GNU/GRUB still comes in three parts the same as always.
The part that goes into the first 440 bytes of the MBR and used to be called 'stage_1' is now called 'boot.img'.
It's role hasn't changed, it's still the first stage of the boot loader, and its job is to point to the second stage, now called core.img.
The second stage which is 'embedded' in the next 48 to 51 sectors or so of the total 62 normally empty sectors in the first track of the hard disk. If youre worried about clobbering something and you want to be particularly careful, you may make a backup of the MBR and first track, refer to this website's MBR Backup and Restore.

The third stage of GRUB, which replaces the old stage2 is called normal.mod, that's the part that lives inside the Ubuntu partition and it can have a large number of other modules attached to it as required.

One of the nice things about the new design of the Ubuntu installer is it's easy to look and see which hard disk and partititon belongs to your new Ubuntu installation in case you forgot.
In this example, it's in /dev/sda6, the 'a' at the end of 'sda' part indicates the first hard disk and the 6 means partition number 6.

The MBR of the first hard disk is the ideal location to install the boot.img and core.img of GRUB.
In the top of the list, /dev/sda is highlighted by default and that's normally the best choice.

Another location for installing GRUB's boot.img which used to be popular was the partition boot sector of the Ubuntu partition. In this case that's /dev/sda6.  Although it can still be done if you insist, this practice is now discouraged. GRUB's core.img cannot be embedded when we install the boot.img to a partition boot sector, and although GRUB will still work with the copy of core.img in /boot/grub, (within the file system), it would need to rely on block addressing to locate it, and that would make GRUB less reliable.
Just look at all the trouble Windows Vista users have when their partition's boot sector is moved accidentally by an ill informed person using partition editor and you'll see why.
Some people still like to install GRUB to their Ubuntu partition boot sector anyway though, especailly if they use GAG Boot Manager for multibooting several GNU/Linux Distros and possibly Windows.

Anyone installing Ubuntu in a removable drive, such as a USB drive, should NOT install GRUB to their first hard disk's MBR, but to MBR in their USB drive instead.

There's no option in this installer to install an alternative boot loader like LiLo.
It's not possible to skip it and continue the without any boot loader at all.
If for some weird reason you need either of these two things, you should use the 'Alternate Installation' CD for installing with and not the Ubuntu 'Desktop/Install' CD.

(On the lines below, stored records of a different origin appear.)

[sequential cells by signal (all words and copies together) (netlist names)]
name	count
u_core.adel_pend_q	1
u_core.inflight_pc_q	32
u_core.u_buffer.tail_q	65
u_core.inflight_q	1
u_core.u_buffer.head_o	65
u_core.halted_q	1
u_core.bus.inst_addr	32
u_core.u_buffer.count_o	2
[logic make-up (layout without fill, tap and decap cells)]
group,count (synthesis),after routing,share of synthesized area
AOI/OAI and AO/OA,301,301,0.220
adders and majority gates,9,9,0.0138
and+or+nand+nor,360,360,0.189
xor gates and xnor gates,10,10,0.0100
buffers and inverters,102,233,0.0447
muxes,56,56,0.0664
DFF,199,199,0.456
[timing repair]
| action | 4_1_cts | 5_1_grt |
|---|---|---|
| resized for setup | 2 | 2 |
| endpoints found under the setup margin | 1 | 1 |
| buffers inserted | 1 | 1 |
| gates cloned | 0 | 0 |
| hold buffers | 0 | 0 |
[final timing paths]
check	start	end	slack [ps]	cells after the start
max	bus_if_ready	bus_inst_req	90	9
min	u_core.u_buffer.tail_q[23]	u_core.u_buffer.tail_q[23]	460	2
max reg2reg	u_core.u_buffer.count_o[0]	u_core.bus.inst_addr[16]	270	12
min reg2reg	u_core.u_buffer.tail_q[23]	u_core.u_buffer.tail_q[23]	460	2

 It's a good idea to have a copy of Super Grub Disk ready just in case, whenever you're messing around with boot loaders and partition editors.
A full Ubuntu installation in a USB flash memory stick that boots with GRUB makes a great emergancy boot disc too. You can boot the USB Ubuntu and run grub-mkconfig to scan the computer for OSesand add them to the USB's GRUB menu and then reboot. When you reboot the USB again, just select an internal operating system entry and in most cases your operating system will boot, (sometimes not, depending on what the problem is exactly).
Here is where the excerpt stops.